Copyright © 2016 Elsevier Inc. All rights reserved.
Figures
Figure 1. Function of the nuclear pore complex in cellular communication
The nuclear pore (NPC) (human proteins, grey, EMDB code 3103, (Appen et al., 2015) coordinates a multitude of transport processes, including nuclear import and export, and viral interactions. Depicted in the cartoon, human hepatitis B virus (cyan, EMDB code 3015) and an import complex comprising importin-β, importin-α, and cargo (blue, green, and yellow, composite of PDB codes 1QGK, 1EE5, 1K5J, respectively) are ready to traverse the NPC. Exiting the nucleus are the 60S pre-ribosomal subunit (yellow-orange, PDB code 1JJ2, and an mRNP comprising the export factor TAP bound to RNA (pink and purple, PDB code 3RW6), and a protein export complex comprising exportin Cse1-Kap60 Cargo-RanGTP (green, PDB code 1WA5).
Figure 2. Overall structure of the NPC
Cryo-electron tomographic (cryo-ET) reconstruction of the human NPC from HeLa cells (EMDB code 3103, (Appen et al., 2015)). Cut-away view showing half of an NPC embedded in the nuclear envelope (yellow). Additional structural elements, i.e., cytoplasmic filaments and nuclear basket that have been excluded from the cryo-ET analysis, are added schematically. Nucleoporins from yeast and metazoa are listed and color-matched according to their approximate positions within the NPC.
Figure 3. Domain architecture of nucleoporins
Yeast nucleoporins with their metazoan homologs are listed. The domain architecture is derived primarily from X-ray crystallographic data, combined with structure prediction whenever experimental data is not yet available. The vast majority of nucleoporins are built from a limited set of structural modules, which characteristically occur in multiple proteins.
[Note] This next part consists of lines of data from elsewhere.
### flow/config.mk
export PLATFORM = sky130hd
export DESIGN_NAME = part2
export DESIGN_NICKNAME = part2
export VERILOG_FILES = /design/flow/design.v
export SDC_FILE = /design/flow/constraint.sdc
export NUM_CORES = 4
export LEC_CHECK = 1
export CORE_UTILIZATION = 40
export SYNTH_HDL_FRONTEND = slang
### flow/design.v
module part2
	(
		input [31:0] X,
		input [31:0] Y,
		output inf, nan, zero, overflow, underflow,
		output reg[31:0] result
);
	logic inf_1, nan_1, zero_1, overflow_1, underflow_1;  
	logic [7:0]exponent;
	logic [47:0]Mult; 
	logic [23:0]MantissaX,MantissaY;
	assign MantissaX[23] = 1;
	assign MantissaX[22:0]= X[22:0];
	assign MantissaY[23] = 1;
	assign MantissaY[22:0]= Y[22:0];
	always_comb begin
		result[31] = X[31] ^ Y[31]; 
		exponent  = X[30:23] + Y[30:23] - 127;  
		Mult = MantissaX * MantissaY; 
		inf_1 = 0;
		nan_1 = 0;
		zero_1 = 0;
		overflow_1 = 0;
		underflow_1 = 0;
		if(Mult[47] == 1)begin
			Mult = Mult >> 1; 
			exponent = exponent + 1'b1; 
		end
		if((X[22:0] == 0 && X[30:23] == 0) || (Y[22:0] == 0 && Y[30:23] == 0))begin
			result[31] = 0; 
			exponent = 0;
			Mult = 0;
			zero_1 = 1;
		end
		else if((X[22:0] != 0 && X[30:23] == 255) || (Y[22:0] != 0 && Y[30:23] == 255))begin
			result[31] = 0; 
			Mult = 0; 
			exponent = 255; 
			nan_1 = 1;
		end
		else if((X[22:0] == 0 && X[30:23] == 255) || (Y[22:0] == 0 && Y[30:23] == 255))begin
			result[31] = 0; 
			Mult = 0; 
			exponent = 255; 
			inf_1 = 1;
		end
		else if(Mult[47] == 1)begin
			if((X[30:23] + Y[30:23] + 1) <= 127)begin
				result[31] = 0; 
				Mult = 0; 
				exponent = 0; 
				underflow_1 = 1;
			end	
			else if((X[30:23] + Y[30:23] - 127 + 1) >= 255)begin
				result[31] = 0; 
				Mult = 0; 
				exponent = 255; 
				overflow_1 = 1;
			end
		end
		else if((X[30:23] + Y[30:23]) <= 127)begin
			result[31] = 0; 
			Mult = 0; 
			exponent = 0; 
			underflow_1 = 1;
		end
		else if((X[30:23] + Y[30:23] - 127) >= 255)begin
			result[31] = 0; 
			Mult = 0; 
			exponent = 255; 
			overflow_1 = 1;
		end
	end
	assign inf = inf_1;
	assign nan = nan_1;
	assign zero = zero_1;
	assign overflow = overflow_1;
	assign underflow = underflow_1; 
	assign result[22:0] = Mult[45:23]; 
	assign result[30:23] = exponent[7:0]; 
endmodule
### flow/run.sh
#!/bin/bash
# OpenROAD 26Q1-2900-gdf79404cd8, Yosys 0.63+post, stock flow scripts
make -C /OpenROAD-flow-scripts/flow DESIGN_CONFIG=/design/flow/config.mk WORK_HOME=/design/flow/orfs finish
### flow/constraint.sdc
current_design part2

set clk_period 20.5
set clk_io_pct 0.2

create_clock -name clk0 -period $clk_period

set non_clock_inputs [all_inputs -no_clocks]
set_input_delay [expr $clk_period * $clk_io_pct] -clock clk0 $non_clock_inputs
set_output_delay [expr $clk_period * $clk_io_pct] -clock clk0 [all_outputs]
==> impl_results.rst <==
Run summary
-----------

.. list-table::
   :header-rows: 1

   * - Metric
     - Value
   * - GRT met3 Usage
     - 13.0%
   * - Critical path capture point type
     - primary output
   * - Final Hold Viols
     - 0
   * - CTS Hold Bufs
     - 0
   * - Actual transition at the worst max-transition pin
     - 579 ps
   * - Start point of the worst hold path
     - X[31]
   * - Warning count from the yosys run
     - 0
   * - Placement-stage cell area
     - 21800 um^2
   * - Post-placement cell count
     - 3039
   * - Tally of max-capacitance violations
     - 0
   * - Worst voltage drop across the vdd grid
     - 0.527 mV
   * - RSZ-0062 raised after global routing
     - false
   * - Sum of net half-perimeters after detailed placement
     - 44.6 mm
   * - Final setup viols
     - 0
   * - Worst path buffer plus inverter count
     - 9
   * - Gp weighted congestion
     - 0.995
   * - Total via count after detailed routing
     - 15377
   * - Count of input and output buffers
     - 101
   * - Leak
     - 11.2 nW
   * - Total internal power
     - 0.00349 W
   * - Share of the clock period used by the worst path
     - 82.1%
   * - Distinct lib cells
     - 64
   * - Total number of sequential cells
     - 0
   * - Detailed Routing Iterations Pass 1
     - 5
   * - Largest stage delay on the critical path
     - 570 ps
   * - Number of global-route vias before repair
     - 16867
   * - Max-slew headroom
     - 60.4%
   * - Final cell count without fillers
     - 3040
   * - Category of cells accounting for the largest share of critical-path delay
     - adder cells
   * - Startpoint type of the worst setup path
     - input pin
   * - Final-layout clock buffer total
     - 0
   * - Floorplan utilization
     - 40.7%
   * - Hold WC Path Type
     - input pin to primary output
   * - Cell area after synthesis
     - 20000 um^2
   * - DRC violation count after routing
     - 0
   * - Biggest fanout along the worst timing path
     - 36
   * - Antenna violations before repair
     - 1
   * - Area growth from synthesis to layout
     - 8.93%
   * - Setup TNS after final layout
     - 0 ps
   * - Global-route wire length before repair
     - 93.3 mm
   * - Total routing resource utilization after global routing
     - 25.8%
   * - Cells in synth_stat.txt
     - 2330
   * - Achievable frequency
     - 59.4 MHz
   * - Drt via density
     - 5.06
   * - NetSw
     - 0.00514 W
   * - Chip area
     - 50800 um^2
   * - Result of the run
     - complete, no violations
   * - Post-cts sizing count
     - 0
   * - Sw Share
     - 59.6%
   * - Standard-cell rows
     - 81
   * - Routed WL
     - 57.3 mm
   * - Number of post-CTS setup repair buffers
     - 0
   * - Sequential cell area
     - 0 um^2
   * - Startpoint of the most critical setup path
     - Y[8]
   * - Post-Synthesis Mean Instance Area
     - 8.57 um^2
   * - Required time of the critical path
     - 16400 ps
   * - Power density over the cells
     - 397 nW/um^2
   * - Minimum clock period after layout
     - 16830 ps
   * - Critical path class
     - input pin to primary output
   * - DR iter-0 viols
     - 659
   * - Proportion of layout cells with a drive suffix above 1
     - 2.86%
   * - Die extent in x
     - 225 um
   * - DRT antenna net count
     - 0
   * - Detail-routed net length per standard cell
     - 18.9 um
   * - Die Height
     - 225 um
   * - Highest-delay cell along the critical path
     - sky130_fd_sc_hd__fa_1
   * - Worst EP arrival
     - 12730 ps
   * - Placeable Area
     - 49100 um^2
   * - Post-route design area
     - 21800 um^2
   * - Sum of overflow across all layers after global routing
     - 0
   * - Met2 Usage GRT
     - 38.9%
   * - Gate count of the mapped netlist
     - 2330
   * - Final count of pins violating max slew
     - 0
   * - Most prevalent standard cell on the critical path
     - sky130_fd_sc_hd__fa_1
   * - Most congested layer reported by global routing
     - met2
   * - Synthesis area per yosys
     - 20000 um^2
   * - GR Layer Usage met1
     - 34.5%
   * - Total I/O pin count
     - 101
   * - Largest net degree at the start of global routing
     - 37
   * - Proportion of synthesized chip area in sequential cells
     - 0%
   * - Total number of warnings across the stage logs
     - 34
==> path summary, 6_finish.rpt <==
kind | end | slack [ps] | cells past startpoint
setup / recovery | result[30] | 3670 | 28
hold / removal | result[31] | 9180 | 4
==> cell usage after synthesis (4+ instances only) <==
master / instances / share of area [%]
sky130_fd_sc_hd__nor2b_1: 7 / 0.22
sky130_fd_sc_hd__and2_1: 246 / 7.7
sky130_fd_sc_hd__nand3_1: 9 / 0.23
sky130_fd_sc_hd__xnor2_1: 30 / 1.3
sky130_fd_sc_hd__nand2_1: 293 / 5.5
sky130_fd_sc_hd__o21a_1: 8 / 0.30
sky130_fd_sc_hd__o211ai_1: 5 / 0.19
sky130_fd_sc_hd__nor2_1: 86 / 1.6
sky130_fd_sc_hd__inv_1: 601 / 11
sky130_fd_sc_hd__nand4_1: 21 / 0.66
sky130_fd_sc_hd__o21ai_0: 27 / 0.68
sky130_fd_sc_hd__nand2b_1: 4 / 0.13
sky130_fd_sc_hd__a31oi_1: 6 / 0.19
sky130_fd_sc_hd__a311oi_1: 4 / 0.18
sky130_fd_sc_hd__a21oi_1: 59 / 1.5
sky130_fd_sc_hd__and3_1: 12 / 0.38
sky130_fd_sc_hd__o21bai_1: 7 / 0.26
sky130_fd_sc_hd__a211oi_1: 5 / 0.19
sky130_fd_sc_hd__ha_1: 179 / 11
sky130_fd_sc_hd__xor2_1: 15 / 0.66
sky130_fd_sc_hd__nor4_1: 15 / 0.47
sky130_fd_sc_hd__fa_1: 482 / 48
sky130_fd_sc_hd__nor3_1: 8 / 0.20
sky130_fd_sc_hd__mux2i_1: 21 / 1.1
sky130_fd_sc_hd__clkbuf_1: 96 / 1.8
sky130_fd_sc_hd__a21o_1: 25 / 0.94
==> placed cells by master, fill, tap and decap left out, types with 12 or more instances in the layout <==
cell / instances
sky130_fd_sc_hd__xnor2_1: 30
sky130_fd_sc_hd__and3_1: 12
sky130_fd_sc_hd__a21o_1: 25
sky130_fd_sc_hd__nor2_1: 86
sky130_fd_sc_hd__clkdlybuf4s50_1: 101
sky130_fd_sc_hd__nor4_1: 15
sky130_fd_sc_hd__buf_4: 48
sky130_fd_sc_hd__nand4_1: 21
sky130_fd_sc_hd__xor2_1: 15
sky130_fd_sc_hd__inv_1: 601
sky130_fd_sc_hd__ha_1: 179
sky130_fd_sc_hd__mux2i_1: 21
sky130_fd_sc_hd__o21ai_0: 27
sky130_fd_sc_hd__nand2_1: 293
sky130_fd_sc_hd__fa_1: 482
sky130_fd_sc_hd__and2_1: 246
sky130_fd_sc_hd__a21oi_1: 59
==> metal layers <==
layer / vias to the layer above / wire, um
met5: - / 13
met2: 748 / 26200
met4: 2 / 1470
li1: 6957 / -
met1: 7595 / 22500
met3: 75 / 7110
==> through the flow <==
stage	utilization (%)	hold slack [ps]	setup WS [ps]	power, W
2_1_floorplan	-	8270	5850	0.00570
3_3_place_gp	44.4	9180	3730	0.00851
3_5_place_dp	44.4	9170	3750	0.00843
4_1_cts	44.4	9190	3680	0.00855
5_1_grt	44.4	9210	3270	0.00966
6_report	44.4	9180	3670	0.00863
==> area by class of cell <==
type / count / area (um^2)
Multi-Input combinational cell: 1623 / 17300
Fill cell: 4798 / 27300
Tap cell: 664 / 831
Timing Repair Buffer: 149 / 1370
Inverter: 603 / 2260
Antenna cell: 1 / 2.50
==> cells by family (layout without fill, tap and decap cells) <==
group	Yosys count	in the layout	synth area share [%]
XOR/XNOR	47	47	2.23
adder cells (fa/ha/maj)	661	661	59.5
other	0	1	0
AND-OR/OR-AND	182	182	6.14
multiplexers	22	22	1.11
buffers and inverters	707	752	13.4
AND/OR/NAND/NOR	711	711	17.6
==> power by group through the flow <==
stage | Combinational (W) | Clock [W] | Sequential (W)
after CTS | 0.00855 | 0 | 0
after global routing | 0.00966 | 0 | 0
No activity file was given, so power comes from the tool's default toggle rates.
Figure 4. Representative large structures and protein complexes from the NPC
(A) Composite structure built from six overlapping individual crystal structures (Kelley et al., 2015). (B) The topology of the trimeric Nsp1-Nup57-Nup49 complex from fungi is identical to the metazoan Nup62-Nup54-Nup58 complex (Chug et al., 2015; Stuwe et al., 2015a). Both complexes are anchored to the NPC scaffold via Nic96/Nup93. Despite low sequence similarity scaffold structures are largely conserved between evolutionarily highly diverged eukaryotic species. (C) Structure of the large scaffold Nup188 built from three segments: bluegreen and blue elements are crystal structures (Andersen et al., 2013) while the grey segment is modeled. All panels are on the same scale.